The Balearic Islands are not located in a seismically active region, nor are they prone to hurricanes and similar large storms. However, precisely because they are islands, they depend on a heavy airlift and naval logistical capability should any natural or man-made disaster strike. In theory, while part of Spain, this should at least partly be provided by central government authorities, assisted if necessary by the Spanish Armed Forces. However, Madrid's inability or unwillingness to deploy her military in the Philippines, while busy harassing Gibraltar and persecuting Catalan fishermen not flying the Spanish flag, is putting a big question mark over Spain's commitment to the Balearic Islands. It is something that many still find it difficult to discuss openly, but a growing number of voices are wondering whether, should a disaster take place, the necessary air and naval assets would be there to assist.

This comes on top of growing discontent over political, cultural and language, and infrastructure issues. The Balearic Islands are feeling Madrid's growing recentralizing tendency, with a large number of people in Spain proper convinced that post-Franco decentralization went too far, and that the time has come to reign it back, no matter what citizens in Catalan-speaking regions think. It denotes a colonial view of non-Castilian territories, their role is to pay taxes and shut up, leaving government to the metropolis. They are also suffering a renewed offensive against Catalan language, with teaching in primary and secondary schools a favourite target. Madrid is trying to reimpose Spanish at all levels of the educational system. Concerning infrastructures, they remain clearly deficient, and both citizens and companies in the Balearic Islands often feel that their needs are not taken into account when planning and building them.

To all these issues, we can now add safety and security. If Madrid sees her navy simply as a colonial police force designed to harass and punish rebels who either want out of Spain (Catalans) or who do not want in (Gibraltarians), can people in the Balearic Islands expect her to set aside these priorities in the event of a major natural disaster and assist civilian authorities in helping survivors and contribute to reconstruction? Furthermore, even if Madrid was willing to stop interfering with the Rock for a few months and use her naval assets for more productive purposes on a temporary basis, does Spain have the necessary capabilities? Or has Madrid, in accordance with his priorities, neglected the acquisition and maintenance of the necessary equipment?

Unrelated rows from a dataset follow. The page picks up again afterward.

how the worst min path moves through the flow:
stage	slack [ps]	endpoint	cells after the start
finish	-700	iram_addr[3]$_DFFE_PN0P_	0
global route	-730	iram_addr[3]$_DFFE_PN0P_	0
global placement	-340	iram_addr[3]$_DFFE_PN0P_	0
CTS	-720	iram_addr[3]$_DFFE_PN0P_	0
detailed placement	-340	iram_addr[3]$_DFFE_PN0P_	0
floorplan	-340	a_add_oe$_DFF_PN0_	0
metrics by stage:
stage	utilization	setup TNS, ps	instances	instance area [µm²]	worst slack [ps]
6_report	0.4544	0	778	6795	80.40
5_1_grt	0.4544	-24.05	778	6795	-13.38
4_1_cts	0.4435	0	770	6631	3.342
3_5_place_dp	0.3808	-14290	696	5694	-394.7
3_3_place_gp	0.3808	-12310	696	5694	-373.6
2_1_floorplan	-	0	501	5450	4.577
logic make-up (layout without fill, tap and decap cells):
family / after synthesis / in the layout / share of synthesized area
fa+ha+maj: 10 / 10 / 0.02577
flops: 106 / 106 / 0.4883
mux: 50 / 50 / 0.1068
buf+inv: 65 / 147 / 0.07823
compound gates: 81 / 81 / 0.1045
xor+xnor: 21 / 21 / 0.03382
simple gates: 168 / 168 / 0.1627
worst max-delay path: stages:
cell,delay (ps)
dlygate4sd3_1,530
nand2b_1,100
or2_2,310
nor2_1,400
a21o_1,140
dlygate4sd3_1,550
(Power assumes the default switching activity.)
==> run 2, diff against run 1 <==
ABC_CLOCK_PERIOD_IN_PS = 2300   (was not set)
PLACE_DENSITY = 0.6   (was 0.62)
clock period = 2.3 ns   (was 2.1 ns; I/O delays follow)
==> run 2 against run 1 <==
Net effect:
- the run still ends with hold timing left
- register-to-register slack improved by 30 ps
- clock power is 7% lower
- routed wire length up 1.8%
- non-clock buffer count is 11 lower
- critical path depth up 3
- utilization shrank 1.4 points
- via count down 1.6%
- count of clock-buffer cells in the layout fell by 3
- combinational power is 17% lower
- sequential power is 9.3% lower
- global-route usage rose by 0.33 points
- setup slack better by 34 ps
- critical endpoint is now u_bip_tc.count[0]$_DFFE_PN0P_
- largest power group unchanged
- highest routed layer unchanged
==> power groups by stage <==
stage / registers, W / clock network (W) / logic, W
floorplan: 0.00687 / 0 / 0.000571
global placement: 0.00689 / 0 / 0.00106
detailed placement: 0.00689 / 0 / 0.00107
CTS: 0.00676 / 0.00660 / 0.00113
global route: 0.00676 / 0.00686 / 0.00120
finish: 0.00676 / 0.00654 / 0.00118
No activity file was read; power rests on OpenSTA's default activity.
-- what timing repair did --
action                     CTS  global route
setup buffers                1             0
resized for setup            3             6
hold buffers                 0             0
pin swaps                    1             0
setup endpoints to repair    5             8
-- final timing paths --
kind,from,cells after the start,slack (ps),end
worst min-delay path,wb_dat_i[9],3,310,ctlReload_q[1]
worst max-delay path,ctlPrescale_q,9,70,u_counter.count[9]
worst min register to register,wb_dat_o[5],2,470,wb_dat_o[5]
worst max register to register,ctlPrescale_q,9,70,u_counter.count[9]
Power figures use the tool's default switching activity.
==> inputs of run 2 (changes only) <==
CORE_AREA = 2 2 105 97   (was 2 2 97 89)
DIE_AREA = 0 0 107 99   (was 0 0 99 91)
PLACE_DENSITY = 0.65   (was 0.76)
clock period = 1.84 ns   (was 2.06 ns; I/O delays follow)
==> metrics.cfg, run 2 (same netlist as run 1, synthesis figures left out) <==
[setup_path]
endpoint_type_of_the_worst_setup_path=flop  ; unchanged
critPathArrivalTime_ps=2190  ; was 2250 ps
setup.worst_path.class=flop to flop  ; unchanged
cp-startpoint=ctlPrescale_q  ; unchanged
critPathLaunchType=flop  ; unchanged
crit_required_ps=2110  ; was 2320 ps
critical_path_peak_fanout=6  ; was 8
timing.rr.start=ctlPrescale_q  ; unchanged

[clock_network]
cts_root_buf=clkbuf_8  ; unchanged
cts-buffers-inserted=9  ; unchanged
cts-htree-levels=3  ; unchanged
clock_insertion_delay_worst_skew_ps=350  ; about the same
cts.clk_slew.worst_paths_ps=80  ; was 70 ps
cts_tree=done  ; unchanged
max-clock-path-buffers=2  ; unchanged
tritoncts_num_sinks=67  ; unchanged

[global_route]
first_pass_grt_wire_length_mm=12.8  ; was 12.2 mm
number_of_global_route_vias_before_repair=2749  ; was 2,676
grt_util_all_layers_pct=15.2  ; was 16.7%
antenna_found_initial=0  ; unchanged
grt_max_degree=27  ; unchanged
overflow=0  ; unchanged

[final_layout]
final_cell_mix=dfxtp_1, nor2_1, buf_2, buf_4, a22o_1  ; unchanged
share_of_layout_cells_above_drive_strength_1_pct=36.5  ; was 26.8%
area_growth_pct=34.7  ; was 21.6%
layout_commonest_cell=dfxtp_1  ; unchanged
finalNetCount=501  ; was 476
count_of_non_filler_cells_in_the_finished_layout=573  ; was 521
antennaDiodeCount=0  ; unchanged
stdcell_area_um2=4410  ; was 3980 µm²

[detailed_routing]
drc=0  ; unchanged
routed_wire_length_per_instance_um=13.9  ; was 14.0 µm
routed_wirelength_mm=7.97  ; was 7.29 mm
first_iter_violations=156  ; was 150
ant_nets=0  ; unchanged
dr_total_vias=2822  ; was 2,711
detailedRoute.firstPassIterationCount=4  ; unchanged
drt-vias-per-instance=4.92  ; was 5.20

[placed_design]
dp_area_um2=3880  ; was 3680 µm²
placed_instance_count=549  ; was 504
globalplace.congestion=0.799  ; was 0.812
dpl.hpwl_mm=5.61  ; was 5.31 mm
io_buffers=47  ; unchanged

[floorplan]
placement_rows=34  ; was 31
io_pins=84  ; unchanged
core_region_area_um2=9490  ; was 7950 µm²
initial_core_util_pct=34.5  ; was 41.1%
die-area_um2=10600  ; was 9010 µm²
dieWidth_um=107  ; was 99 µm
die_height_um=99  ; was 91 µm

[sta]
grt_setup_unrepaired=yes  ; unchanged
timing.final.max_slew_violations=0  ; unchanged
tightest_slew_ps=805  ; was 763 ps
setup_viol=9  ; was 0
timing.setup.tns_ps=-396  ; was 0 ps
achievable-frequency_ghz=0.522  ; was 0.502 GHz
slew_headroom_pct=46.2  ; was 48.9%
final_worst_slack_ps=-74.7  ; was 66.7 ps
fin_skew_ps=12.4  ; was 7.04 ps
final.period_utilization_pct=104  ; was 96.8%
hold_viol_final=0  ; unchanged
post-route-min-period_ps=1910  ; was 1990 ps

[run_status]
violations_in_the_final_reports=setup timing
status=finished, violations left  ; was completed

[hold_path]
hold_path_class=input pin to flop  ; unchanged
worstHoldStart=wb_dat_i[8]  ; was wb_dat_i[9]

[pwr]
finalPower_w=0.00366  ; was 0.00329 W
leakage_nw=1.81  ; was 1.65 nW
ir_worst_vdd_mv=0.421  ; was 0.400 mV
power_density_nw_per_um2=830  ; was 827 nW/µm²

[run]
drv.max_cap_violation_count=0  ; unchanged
[src/verilog/pieb_bank.sv]
/*
 * Peripheral interrupt-enable bank: six enable registers, request gating,
 * a sticky group event status with mask, and one interrupt output.
 * Assumes a single-cycle strobe master on mclk and flags on mclk.
 */
// Chosen here: the plain strobed port.
`timescale 1ns/1ps
module pieb_bank #(
    parameter int ADDR_W = pieb_pkg::ADDR_W
) (
    input  wire logic                     mclk,
    input  wire logic                     reset_n,
    input  wire logic [ADDR_W-1:0]        bus_addr,
    input  wire logic [7:0]               bus_wdata,
    input  wire logic                     bus_wr,
    input  wire logic                     bus_rd,
    output logic      [7:0]               bus_rdata,
    input  wire logic [pieb_pkg::EN_W-1:0] req_flag,
    output logic      [pieb_pkg::EN_W-1:0] irq_req,
    output logic                          irq
);
    if (ADDR_W < 12) begin : g_bad_addr
        $error("pieb_bank needs at least 12 address bits");
    end

    pieb_core_if cif ();

    logic [3:0] wr_idx;
    logic [3:0] rd_idx;
    logic [7:0] rd_value;
    logic [7:0] rdata_q;
    logic [5:0] stat_q;
    logic [5:0] stat_d;
    logic [5:0] mask_q;
    logic       stat_clr;

    // Decode shared by the write and read paths
    function automatic logic [3:0] reg_index(input logic [ADDR_W-1:0] a);
        logic [3:0] r;
        r = pieb_pkg::IDX_NONE;
        if (a == ADDR_W'(pieb_pkg::OFS_EN5)) begin
            r = 4'h0;
        end else if (a == ADDR_W'(pieb_pkg::OFS_EN6)) begin
            r = 4'h1;
        end else if (a == ADDR_W'(pieb_pkg::OFS_EN7)) begin
            r = 4'h2;
        end else if (a == ADDR_W'(pieb_pkg::OFS_EN8)) begin
            r = 4'h3;
        end else if (a == ADDR_W'(pieb_pkg::OFS_EN9)) begin
            r = 4'h4;
        end else if (a == ADDR_W'(pieb_pkg::OFS_EN10)) begin
            r = 4'h5;
        end else if (a == ADDR_W'(pieb_pkg::OFS_STAT)) begin
            r = pieb_pkg::IDX_STAT;
        end else if (a == ADDR_W'(pieb_pkg::OFS_MASK)) begin
            r = pieb_pkg::IDX_MASK;
        end
        return r;
    endfunction

    assign wr_idx = reg_index(bus_addr);
    assign rd_idx = reg_index(bus_addr);

    // Write selects for the enable store
    always_comb begin
        cif.wr_sel = '0;
        if (bus_wr && wr_idx < 4'h6) begin
            cif.wr_sel[wr_idx[2:0]] = 1'b1;
        end
    end

    assign cif.wdata    = bus_wdata;
    assign cif.req_flag = req_flag;

    pieb_enable_file u_enables (
        .mclk    (mclk),
        .reset_n (reset_n),
        .cif     (cif)
    );

    pieb_req_gate u_gate (
        .mclk    (mclk),
        .reset_n (reset_n),
        .cif     (cif)
    );

    assign irq_req = cif.req_out;

    // Read mux; masks already keep absent bits at zero
    always_comb begin
        rd_value = 8'h00;
        if (rd_idx < 4'h6) begin
            rd_value = cif.en[rd_idx[2:0]*8 +: 8];
        end else if (rd_idx == pieb_pkg::IDX_STAT) begin
            rd_value = {2'b00, stat_q};
        end else if (rd_idx == pieb_pkg::IDX_MASK) begin
            rd_value = {2'b00, mask_q};
        end
    end

    // Data stands only in the cycle after the strobe
    always_ff @(posedge mclk or negedge reset_n) begin
        if (!reset_n) begin
            rdata_q <= 8'h00;
        end else if (bus_rd) begin
            rdata_q <= rd_value;
        end else begin
            rdata_q <= 8'h00;
        end
    end

    assign bus_rdata = rdata_q;

    // A group event in the clearing cycle survives the read
    assign stat_clr = bus_rd && (rd_idx == pieb_pkg::IDX_STAT);
    assign stat_d   = (stat_q & ~{6{stat_clr}}) | cif.grp_rise;

    always_ff @(posedge mclk or negedge reset_n) begin
        if (!reset_n) begin
            stat_q <= pieb_pkg::RST_STAT;
        end else begin
            stat_q <= stat_d;
        end
    end

    always_ff @(posedge mclk or negedge reset_n) begin
        if (!reset_n) begin
            mask_q <= pieb_pkg::RST_MASK;
        end else if (bus_wr && wr_idx == pieb_pkg::IDX_MASK) begin
            mask_q <= bus_wdata[5:0];
        end
    end

    assign irq = |(stat_q & mask_q);
endmodule

[src/verilog/pieb_enable_file.sv]
/*
 * Six byte-wide enable registers with fixed implemented-bit masks.
 * Assumes one-hot write selects from the bank decoder.
 */
`timescale 1ns/1ps
module pieb_enable_file (
    input wire logic mclk,
    input wire logic reset_n,
    pieb_core_if.regs cif
);
    for (genvar k = 0; k < pieb_pkg::NUM_REGS; k++) begin : g_reg
        logic [7:0] en_q;
        always_ff @(posedge mclk or negedge reset_n) begin
            if (!reset_n) begin
                en_q <= pieb_pkg::RST_EN;
            end else if (cif.wr_sel[k]) begin
                // Unimplemented positions never take a 1
                en_q <= cif.wdata & pieb_pkg::IMPL_MASK[k];
            end
        end
        assign cif.en[k*8 +: 8] = en_q;
    end
endmodule

[src/verilog/pieb_req_gate.sv]
/*
 * Forwards each request flag when its enable is set, and reports per
 * register group the rise from no forwarded request to at least one.
 * Assumes request flags come from logic on the same clock.
 */
`timescale 1ns/1ps
module pieb_req_gate (
    input wire logic mclk,
    input wire logic reset_n,
    pieb_core_if.gate cif
);
    localparam int G = pieb_pkg::NUM_REGS;

    logic [pieb_pkg::EN_W-1:0] req_q;
    logic [G-1:0]              grp_now;
    logic [G-1:0]              grp_prev_q;

    // Flags are only looked at, never cleared, so disabling keeps them
    always_ff @(posedge mclk or negedge reset_n) begin
        if (!reset_n) begin
            req_q <= '0;
        end else begin
            req_q <= cif.req_flag & cif.en;
        end
    end

    always_ff @(posedge mclk or negedge reset_n) begin
        if (!reset_n) begin
            grp_prev_q <= '0;
        end else begin
            grp_prev_q <= grp_now;
        end
    end

    for (genvar k = 0; k < G; k++) begin : g_grp
        assign grp_now[k] = |req_q[k*8 +: 8];
    end

    assign cif.req_out  = req_q;
    assign cif.grp_rise = grp_now & ~grp_prev_q;
endmodule
[config.mk]
export PLATFORM = sky130hd
export DESIGN_NAME = pieb_bank
export DESIGN_NICKNAME = d
export VERILOG_FILES = /design/src/verilog/pieb_pkg.sv /design/src/verilog/pieb_core_if.sv /design/src/verilog/pieb_bank.sv /design/src/verilog/pieb_enable_file.sv /design/src/verilog/pieb_req_gate.sv
export SDC_FILE = /design/constraint.sdc
export NUM_CORES = 1
export LEC_CHECK = 0
export BUFFER_PORTS_ARGS = -buffer_cell sky130_fd_sc_hd__buf_2
export CAP_MARGIN = 20
export CELL_PAD_IN_SITES_DETAIL_PLACEMENT = 2
export CELL_PAD_IN_SITES_GLOBAL_PLACEMENT = 2
export CORE_AREA = 2 2 128 130
export DETAILED_ROUTE_END_ITERATION = 7
export DIE_AREA = 0 0 130 132
export HOLD_SLACK_MARGIN = 0.06
export PLACE_DENSITY = 0.75
export SYNTH_ARGS = -nofsm -noshare
export SYNTH_HDL_FRONTEND = slang
export SYNTH_SLANG_ARGS = --single-unit
[constraint.sdc]
create_clock -name mclk -period 1.1 [get_ports mclk]
set_input_delay 0.11 -clock mclk [delete_from_list [all_inputs] [get_ports mclk]]
set_output_delay 0.11 -clock mclk [all_outputs]
set_load 0.1 [all_outputs]
[src/rtl/led_sink_pkg.sv]
package led_sink_pkg;

	localparam int NUM_CH       = 16;
	localparam int NUM_GROUPS   = 9;
	localparam int FIFO_DEPTH   = 16;
	localparam int CLK_PERIOD_NS = 100;
	localparam int STAGGER_NS   = 1;
	// Longest time rounds down, but never below one cycle
	localparam int STAGGER_CYC  = (STAGGER_NS / CLK_PERIOD_NS) < 1 ? 1 : (STAGGER_NS / CLK_PERIOD_NS);
	localparam int SYNC_W       = 4;
	localparam int SYNC_SCLK    = 0;
	localparam int SYNC_SDATA   = 1;
	localparam int SYNC_HOLD    = 2;
	localparam int SYNC_BLANK   = 3;
	localparam int MID_CH       = 8;

	typedef struct packed
	{
		logic shift;
		logic sdata;
		logic hold;
	} link_event_t;

	localparam int EVENT_W = $bits(link_event_t);

endpackage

In other words, is a lack of democracy, evidenced by Madrid's insistence on not letting people vote on their future, compatible with the development of a military expeditionary capability able to contribute to humanitarian relief operations? Or does a country have to choose between a military designed to repress its own citizens and one able to quickly deploy in far away regions of the world? Is it a coincidence that the United Kingdom, which is letting Scotland choose her own future, has quickly sent HMS Daring to the Philippine Islands, while Spain, which is threatening to use force to keep Catalonia, has not sent any warship? Would London's hands be tied, and unable to help, if the Royal Navy was an instrument of oppression, rather than freedom?

These are questions clearly on the mind of the citizens of the Balearic Islands and which could become yet another aspect of the debate on their future. A debate which has not yet erupted in full force but which is there and could explode at any time. If Spain wants to convince them to stay, one of the things that she will have to do is to stop using her military in domestic politics and against fellow NATO-members, and turn it into a modern force ready and willing to join the maritime democracies in expeditionary deployments, be they devoted to security provision or humanitarian relief. The citizens of the Balearic Islands do not need to see the Spanish Navy harassing Gibraltar or arresting fishermen not flying the Spanish flag. They need to see it displaying the logistical capabilities necessary to provide humanitarian relief in maritime territories struck by natural disasters. They need to see it, for example, able to quickly set up a field hospital and water potabilization facilities. Otherwise they may conclude that, not only from a political, cultural and linguistic, and infrastructures, perspective, but also from a view point of safety and security, it may be necessary to consider other options for their future.